示談交渉と裁判の違いとは?不倫慰謝料請求ではどちらを選ぶべきか | 慰謝料請求ホットライン

示談交渉と裁判の違いとは?不倫慰謝料請求ではどちらを選ぶべきか

不倫の慰謝料請求における示談交渉と裁判の特徴を挙げ、違いについて解説します。
不倫の慰謝料請求額を決定するためには、 示談交渉と裁判提起の2種類の方法 がありますが、それぞれにメリットとデメリットが存在します。
どちらも一長一短ですが、特徴から違いを知って、より適切である方法を選択するようにしてください。

示談交渉とは

示談交渉とは、 不倫の慰謝料請求を話し合いで解決する方法 です。
裁判とは違い、不倫の加害者と被害者の2人が直接話し合い、不倫に至った経緯や不倫による夫婦間への影響などを確認しながら、双方の意思を元に慰謝料の請求金額を調整し、双方が合意した条件で慰謝料の請求内容が決定されます。話し合いの方法には、直接、加害者と被害者が会うまたは電話で話し合う場合と、メッセージや手紙のやりとりで話し合う場合があります。
ただし、加害者と被害者だけでなく、代理人を交えて示談交渉が行われることも少なくありません。また、行政書士などに交渉のサポート(回答書や示談書の作成や法的なアドバイス)を受けながら話し合いを進める場合もあります。

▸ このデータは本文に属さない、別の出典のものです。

This is an optimization exercise on Yosys and OpenROAD, whose aim is small area, not a production implementation.
Where RTL was checked, it was by simulation tests only, not by an equivalence proof against the original.
The flow treats the clock pin as an ideal source. Dropping or thinning the clock tree relies on that and would not hold on a real chip.
Power and IR drop assume default switching activity.

==> indigo <==
Design top, start of the top module:
module top(clk, reset, sensor_N, sensor_E, sensor_S, sensor_W, ped_N, ped_E, ped_S, ped_W, emergency_N, emergency_E, emergency_S, emergency_W, green_N, yellow_N, red_N, green_E, yellow_E, red_E, green_S
, yellow_S, red_S, green_W, yellow_W, red_W);
  input clk;
  wire clk;
  input reset;
  wire reset;
  input [1:0] sensor_N;
  wire [1:0] sensor_N;
  input [1:0] sensor_E;
  wire [1:0] sensor_E;
  input [1:0] sensor_S;
  wire [1:0] sensor_S;
  input [1:0] sensor_W;
  wire [1:0] sensor_W;
  input ped_N;
  wire ped_N;
  input ped_E;
  wire ped_E;
  input ped_S;
  wire ped_S;
  input ped_W;
  wire ped_W;
  input emergency_N;
  wire emergency_N;
  input emergency_E;
  wire emergency_E;
  input emergency_S;
  wire emergency_S;
  input emergency_W;
  wire emergency_W;
  output green_N;
  reg green_N;
  output yellow_N;
  reg yellow_N;
  output red_N;
  wire red_N;
  output green_E;
  reg green_E;
  output yellow_E;
  reg yellow_E;
  output red_E;
  wire red_E;
  output green_S;
  reg green_S;
  output yellow_S;
  reg yellow_S;
  output red_S;
  wire red_S;
  output green_W;
  reg green_W;
  ...
clock: 6.0 ns
lec_check: 0
cap_margin: 20
core_area: 2.3 2.72 60.7 60.3
die_area: 0 0 63 63
slew_margin: 20
synth_hierarchical: 1
synth_minimum_keep_size: 0
standard.sh (not shown) runs the stock make flow with config.mk's settings and CLKGATE_MAP_FILE= SYNTH_SCRIPT=/design/flow/synth_recipe.tcl, a recipe that flattens the netlist after the stock synthesis.
==> flow/flow/run.sh <==
#!/bin/bash
# Standard ORFS layout, with two changes: the port buffers are the smallest
# buffer (buf_1), and after CTS the clock tree is replaced by 4 clkbuf_4 cells,
# each driving a group of nearby flip-flops (flow/cts_post.tcl).
set -euo pipefail
bash standard.sh \
  BUFFER_PORTS_ARGS="-buffer_cell sky130_fd_sc_hd__buf_1" \
  CTS_ARGS="-sink_clustering_enable -repair_clock_nets -dont_use_dummy_load" \
  POST_CTS_TCL="$PWD/flow/cts_post.tcl" CLK_BUF_CELL=clkbuf_4 CLK_BUF_N=4 \
  finish > standard.log 2>&1
==> flow/flow/cts_post.tcl <==
# After CTS: replace the clock tree by CLK_BUF_N buffers of type CLK_BUF_CELL,
# each driven by the clock port and driving one group of flip-flops (groups
# made by splitting the flip-flops in halves, alternately by x and by y), each
# buffer placed at the centre of its group.
set cell $::env(CLK_BUF_CELL)
set nbuf $::env(CLK_BUF_N)
set block [ord::get_db_block]
set db [ord::get_db]
set clk_net [$block findNet clk]
set sinks {}
set old_insts {}
set old_nets {}
set todo [list $clk_net]
while { [llength $todo] > 0 } {
  set n [lindex $todo 0]
  set todo [lrange $todo 1 end]
  foreach it [$n getITerms] {
    if { ![$it isInputSignal] } { continue }
    set inst [$it getInst]
    set m [[$inst getMaster] getName]
    if { [regexp {__(clkbuf|clkinv|bufinv|clkdlybuf|buf)_} $m] } {
      lappend old_insts $inst
      foreach ot [$inst getITerms] {
        if { [$ot isOutputSignal] && [$ot getNet] ne "NULL" } {
          lappend old_nets [$ot getNet]
          lappend todo [$ot getNet]
        }
      }
    } else {
      if { ![string match "sky130_fd_sc_hd__df*" $m] } {
        error "cts_post: unexpected clock sink [$inst getName] ($m)"
      }
      lappend sinks $it
    }
  }
}
puts "cts_post: [llength $sinks] clock sinks, [llength $old_insts] tree cells removed"
proc centre { it } {
  set bb [[$it getInst] getBBox]
  return [list [expr {([$bb xMin] + [$bb xMax]) / 2}] [expr {([$bb yMin] + [$bb yMax]) / 2}]]
}
proc split_groups { items n axis } {
  if { $n <= 1 } { return [list $items] }
  set keyed {}
  foreach it $items { lappend keyed [list [lindex [centre $it] $axis] $it] }
  set sorted {}
  foreach k [lsort -integer -index 0 $keyed] { lappend sorted [lindex $k 1] }
  set h [expr {[llength $sorted] / 2}]
  set na [expr {$n / 2}]
  return [concat [split_groups [lrange $sorted 0 [expr {$h - 1}]] $na [expr {1 - $axis}]] \
                 [split_groups [lrange $sorted $h end] [expr {$n - $na}] [expr {1 - $axis}]]]
}
set die [$block getDieArea]
set axis [expr {([$die dx] >= [$die dy]) ? 0 : 1}]
set groups [split_groups $sinks $nbuf $axis]
foreach it $sinks { $it disconnect }
foreach inst $old_insts { odb::dbInst_destroy $inst }
foreach n $old_nets { odb::dbNet_destroy $n }
set master [$db findMaster sky130_fd_sc_hd__$cell]
set i 0
foreach g $groups {
  set sx 0; set sy 0
  foreach it $g { lassign [centre $it] x y; set sx [expr {$sx + $x}]; set sy [expr {$sy + $y}] }
  set buf [odb::dbInst_create $block $master clkbuf_leaf_$i]
  set leaf [odb::dbNet_create $block clknet_leaf_$i]
  $leaf setSigType CLOCK
  [$buf findITerm A] connect $clk_net
  [$buf findITerm X] connect $leaf
  foreach it $g { $it connect $leaf }
  $buf setLocation [expr {$sx / [llength $g]}] [expr {$sy / [llength $g]}]
  $buf setPlacementStatus PLACED
  puts "cts_post: clkbuf_leaf_$i drives [llength $g] flip-flops"
  incr i
}
detailed_placement
check_placement -verbose
estimate_parasitics -placement
report_checks -path_delay min_max -format end
report_check_types -max_slew -max_capacitance
==> pepper (differences from indigo) <==
==> flow/flow/run.sh (replaced) <==
#!/bin/bash
# Standard ORFS layout, with two changes: the port buffers are the smallest
# buffer (buf_1), and after CTS the clock tree is replaced by 2 clkbuf_8 cells,
# each driving a group of nearby flip-flops (flow/cts_post.tcl).
set -euo pipefail
bash standard.sh \
  BUFFER_PORTS_ARGS="-buffer_cell sky130_fd_sc_hd__buf_1" \
  CTS_ARGS="-sink_clustering_enable -repair_clock_nets -dont_use_dummy_load" \
  POST_CTS_TCL="$PWD/flow/cts_post.tcl" CLK_BUF_CELL=clkbuf_8 CLK_BUF_N=2 \
  finish > standard.log 2>&1
==> summary of the runs <==
Die area is the same in indigo and pepper.
Setup slack: indigo is better than pepper (0.0083 ns).
Of pepper and indigo, indigo has the higher global-route usage (gap 0.69 points).
Synthesized area is the same in indigo and pepper.
In final area, indigo and pepper hardly differ.
Against pepper, the wire length of indigo is larger by 2.1%.
Sequential power is about the same in indigo and pepper.
Between indigo and pepper, the lower power is in pepper (gap about 0.2%, measured against pepper).
Of pepper and indigo, indigo has the higher via count (gap 0.77%, measured against indigo).
In flip-flop and latch count, pepper and indigo do not differ.
==> figures <==
quantity                                                                                    pepper                   indigo
Static power due to leakage                                                              0.8275 nW                0.8315 nW
Met3 Usage GRT                                                                              3.243%                   3.964%
Final design utilization                                                                    57.41%                   57.48%
Global-route wire length before repair                                                     5878 um                  5975 um
Layout Nets                                                                                    246                      248
Portion of the clock cycle consumed by the worst path in the final layout                   64.03%                   63.90%
Final total power                                                                        0.9522 mW                0.9541 mW
Average wire length per cell after detail routing                                         12.60 um                 12.76 um
Post-layout minimum cycle time                                                            3.842 ns                 3.834 ns
Run status                                                                 complete, no violations  complete, no violations
Vias/cell                                                                                    5.180                    5.182
Fraction of area in registers                                                               45.29%                   45.23%
Setup slack on the worst flop-to-flop path                                                 4.53 ns                  4.54 ns
Slew of the pin with the lowest slew margin                                              0.4962 ns                0.4931 ns
Vias post-DR                                                                                  1409                     1420
Met2 Routed Length                                                                         1620 um                  1651 um
WL met3                                                                                      84 um                   102 um
CP peak stage delay                                                                        0.63 ns                  0.62 ns
Global routing usage on met1                                                                24.71%                   24.37%
Switching power share of the total                                                          36.00%                   36.02%
Internal power                                                                           0.6094 mW                0.6104 mW
No run of this note takes its clock network from TritonCTS; it comes from the design's own scripts or RTL.

* * *

==> 09-01: inputs <==
==> flow/design.v <==
module arbiter (
    input  wire [1:0] dens_N,
    input  wire [1:0] dens_E,
    input  wire [1:0] dens_S,
    input  wire [1:0] dens_W,
    input  wire       ped_N,
    input  wire       ped_E,
    input  wire       ped_S,
    input  wire       ped_W,
    input  wire       emergency_N,
    input  wire       emergency_E,
    input  wire       emergency_S,
    input  wire       emergency_W,
    output reg        grant_N,
    output reg        grant_E,
    output reg        grant_S,
    output reg        grant_W
);
    integer score_N, score_E, score_S, score_W;
    always @(*) begin
        grant_N = 0; grant_E = 0; grant_S = 0; grant_W = 0;
        if (emergency_N | emergency_E | emergency_S | emergency_W) begin
            score_N = (emergency_N ? 100 : 0) + dens_N + (ped_N ? 2 : 0);
            score_E = (emergency_E ? 100 : 0) + dens_E + (ped_E ? 2 : 0);
            score_S = (emergency_S ? 100 : 0) + dens_S + (ped_S ? 2 : 0);
            score_W = (emergency_W ? 100 : 0) + dens_W + (ped_W ? 2 : 0);
        end else begin
            score_N = dens_N + (ped_N ? 2 : 0);
            score_E = dens_E + (ped_E ? 2 : 0);
            score_S = dens_S + (ped_S ? 2 : 0);
            score_W = dens_W + (ped_W ? 2 : 0);
        end
        if (score_N >= score_E && score_N >= score_S && score_N >= score_W) grant_N = 1;
        else if (score_E >= score_N && score_E >= score_S && score_E >= score_W) grant_E = 1;
        else if (score_S >= score_N && score_S >= score_E && score_S >= score_W) grant_S = 1;
        else grant_W = 1;
    end
endmodule
module lane_fsm #(
    parameter TIMER_WIDTH = 16,
    parameter GREEN_MIN = 50,   
    parameter GREEN_STEP = 25,  
    parameter YELLOW_TIME = 15  
)(
    input  wire clk,
    input  wire reset,
    input  wire grant,              
    input  wire ped_req,               
    input  wire [1:0] density,         
    output reg  green,
    output reg  yellow,
    output reg  red
);
    localparam S_RED    = 2'd0;
    localparam S_GREEN  = 2'd1;
    localparam S_YELLOW = 2'd2;
    reg [1:0] state, next_state;
    reg [TIMER_WIDTH-1:0] timer, next_timer;
    always @(posedge clk or posedge reset) begin
        if (reset) begin
            state <= S_RED;
            timer <= 0;
        end else begin
            state <= next_state;
            timer <= next_timer;
        end
    end
    always @(*) begin
        next_state = state;
        next_timer = timer;
        case (state)
            S_RED: begin
                if (grant) begin
                    next_state = S_GREEN;
                    next_timer = GREEN_MIN + (density * GREEN_STEP);
                    if (ped_req) next_timer = next_timer + GREEN_STEP;
                end
            end
            S_GREEN: begin
                if (timer == 0) begin
                    next_state = S_YELLOW;
                    next_timer = YELLOW_TIME; 
                end else begin
                    next_timer = timer - 1;
                end
            end
            S_YELLOW: begin
                if (timer == 0) begin
                    next_state = S_RED;
                    next_timer = 0;
                end else begin
                    next_timer = timer - 1;
                end
            end
            default: begin
                next_state = S_RED;
                next_timer = 0;
            end
        endcase
    end
    always @(*) begin
        green  = (state == S_GREEN);
        yellow = (state == S_YELLOW);
        red    = (state == S_RED);
    end
endmodule
module top (
    input  wire clk,
    input  wire reset,
    input  wire [1:0] sensor_N,
    input  wire [1:0] sensor_E,
    input  wire [1:0] sensor_S,
    input  wire [1:0] sensor_W,
    input  wire       ped_N,
    input  wire       ped_E,
    input  wire       ped_S,
    input  wire       ped_W,
    input  wire       emergency_N,
    input  wire       emergency_E,
    input  wire       emergency_S,
    input  wire       emergency_W,
    output wire green_N, yellow_N, red_N,
    output wire green_E, yellow_E, red_E,
    output wire green_S, yellow_S, red_S,
    output wire green_W, yellow_W, red_W
);
    wire grant_N, grant_E, grant_S, grant_W;
    arbiter arb_u (
        .dens_N(sensor_N), .dens_E(sensor_E), .dens_S(sensor_S), .dens_W(sensor_W),
        .ped_N(ped_N), .ped_E(ped_E), .ped_S(ped_S), .ped_W(ped_W),
        .emergency_N(emergency_N), .emergency_E(emergency_E), .emergency_S(emergency_S), .emergency_W(emergency_W),
        .grant_N(grant_N), .grant_E(grant_E), .grant_S(grant_S), .grant_W(grant_W)
    );
    lane_fsm #(.GREEN_MIN(100), .GREEN_STEP(50), .YELLOW_TIME(30)) laneN(
        .clk(clk), .reset(reset), .grant(grant_N), .ped_req(ped_N), .density(sensor_N),
        .green(green_N), .yellow(yellow_N), .red(red_N)
    );
    lane_fsm laneE(
        .clk(clk), .reset(reset), .grant(grant_E), .ped_req(ped_E), .density(sensor_E),
        .green(green_E), .yellow(yellow_E), .red(red_E)
    );
    lane_fsm laneS(
        .clk(clk), .reset(reset), .grant(grant_S), .ped_req(ped_S), .density(sensor_S),
        .green(green_S), .yellow(yellow_S), .red(red_S)
    );
    lane_fsm laneW(
        .clk(clk), .reset(reset), .grant(grant_W), .ped_req(ped_W), .density(sensor_W),
        .green(green_W), .yellow(yellow_W), .red(red_W)
    );
endmodule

それでは、示談交渉のメリットとデメリットについて解説しながら、裁判との違いについて確認していきましょう。

メリット

示談交渉のメリットは次のとおりです。

・早期解決が見込めること
・穏便な解決が望めること
・請求者側へ付帯条件を誓約させられること
・費用が安価であること

【早期解決が見込めること】

示談交渉の最大のメリットは、 双方の意思を確認しながら行うことで早期解決が見込める ことです。
解決に至るまでの期間として、平均的には2〜3ヶ月で解決できる事案が多くみられます。被害者と加害者が直接会って話し合う場合であれば1日で解決することもあります。

【穏便な解決が望めること】

双方の話し合いによる解決であれば、裁判と違い、穏便な解決をする ことが可能です。
法的な場に判断を委ねるのではなく、お互いに譲歩しあって解決を目指すことで、「不倫」という不法行為を解決させられる可能性もあります。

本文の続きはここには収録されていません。